Очевидно, что особенно непросто приходится первоклассникам английских пансионов. Психологи советуют не расслабляться, даже если ваш ребенок уже вышел из возраста памперсов, и, уж конечно, не рассчитывать, что нехватку общения восполнит скайп. «Предпосылки для РРП формируются в первые три года жизни, – говорит Антон Сорин. – Но коррекционная работа возможна и эффективна на протяжении всего детского и подросткового возраста». «В современном мире есть множество информационных технологий для виртуального общения, но еще никто не придумал, как обнять своего расстроенного ребенка на расстоянии», – напоминает Наталья Камелина.

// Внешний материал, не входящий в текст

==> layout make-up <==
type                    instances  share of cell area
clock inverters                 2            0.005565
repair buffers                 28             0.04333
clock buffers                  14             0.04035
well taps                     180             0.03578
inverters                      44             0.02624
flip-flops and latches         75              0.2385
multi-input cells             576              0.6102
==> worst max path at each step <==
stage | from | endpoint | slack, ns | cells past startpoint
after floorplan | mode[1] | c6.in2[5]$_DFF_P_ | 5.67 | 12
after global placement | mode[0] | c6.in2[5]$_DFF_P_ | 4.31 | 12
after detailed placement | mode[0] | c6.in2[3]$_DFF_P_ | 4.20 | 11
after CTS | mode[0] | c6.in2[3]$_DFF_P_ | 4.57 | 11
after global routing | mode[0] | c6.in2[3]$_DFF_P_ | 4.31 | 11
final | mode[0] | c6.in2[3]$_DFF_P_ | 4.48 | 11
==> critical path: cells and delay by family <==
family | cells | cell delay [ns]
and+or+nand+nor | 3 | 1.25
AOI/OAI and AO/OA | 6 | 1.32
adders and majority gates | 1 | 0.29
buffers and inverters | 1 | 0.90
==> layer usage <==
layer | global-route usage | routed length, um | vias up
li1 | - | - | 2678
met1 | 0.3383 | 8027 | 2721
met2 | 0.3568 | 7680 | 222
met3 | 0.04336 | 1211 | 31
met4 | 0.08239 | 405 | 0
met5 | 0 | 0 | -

Кстати о технологиях. «Раньше мамы и папы читали или рассказывали детям сказки, теперь дети сами находят их в телефонах, – говорит Галина Ткаченко. – Подмена родительского участия гаджетами, бесспорно, способствует нарушениям привязанности».

Вон из Москвы

В тот день, когда Таня и Катя впервые сходили к психотерапевту, в бизнес-классе рейса Москва–Лондон осталось пустое кресло. «Я неделю не могла выйти из дома, – вспоминает Таня. – Просто лежала и плакала, не могла ни с кем разговаривать, не могла подойти к Кате. Жизнь, казавшаяся мне счастливой, довела моего ребенка до дистрофии и аутоагрессии. Я думала, она чесалась от аллергии. А она раздирала себя в кровь специально».

Привязанность не грипп и не ветрянка, ее невозможно распознать одномоментно. Может, Таня и поняла бы что-то раньше – если бы чаще бывала дома. Если бы оставалась с дочерью наедине – без нянь и помощников, не на пляже или в ресторане, а в тихой детской. Если бы не списала любящую бабушку потому, что ею невозможно было управлять, а единственную искреннюю няню – из-за ревности, а вернее, гордыни. «Больше всего я жалею, что потеряла так много времени, – говорит Таня. – Кате скоро шесть, и только последние два года, которые мы вместе занимаемся психотерапией, я осознаю как период материнства. Все, что было «до», было соседством».

Через год после начала лечения Таня с Катей уехали в Карелию, в глубинку, вдвоем. Жили в маленьком домике, спали в одной комнате. «В одну из ночей Кате приснилось что-то страшное, она села в кровати и позвала: «Мама, ты здесь?» Это был первый раз за два года, когда она назвала меня мамой».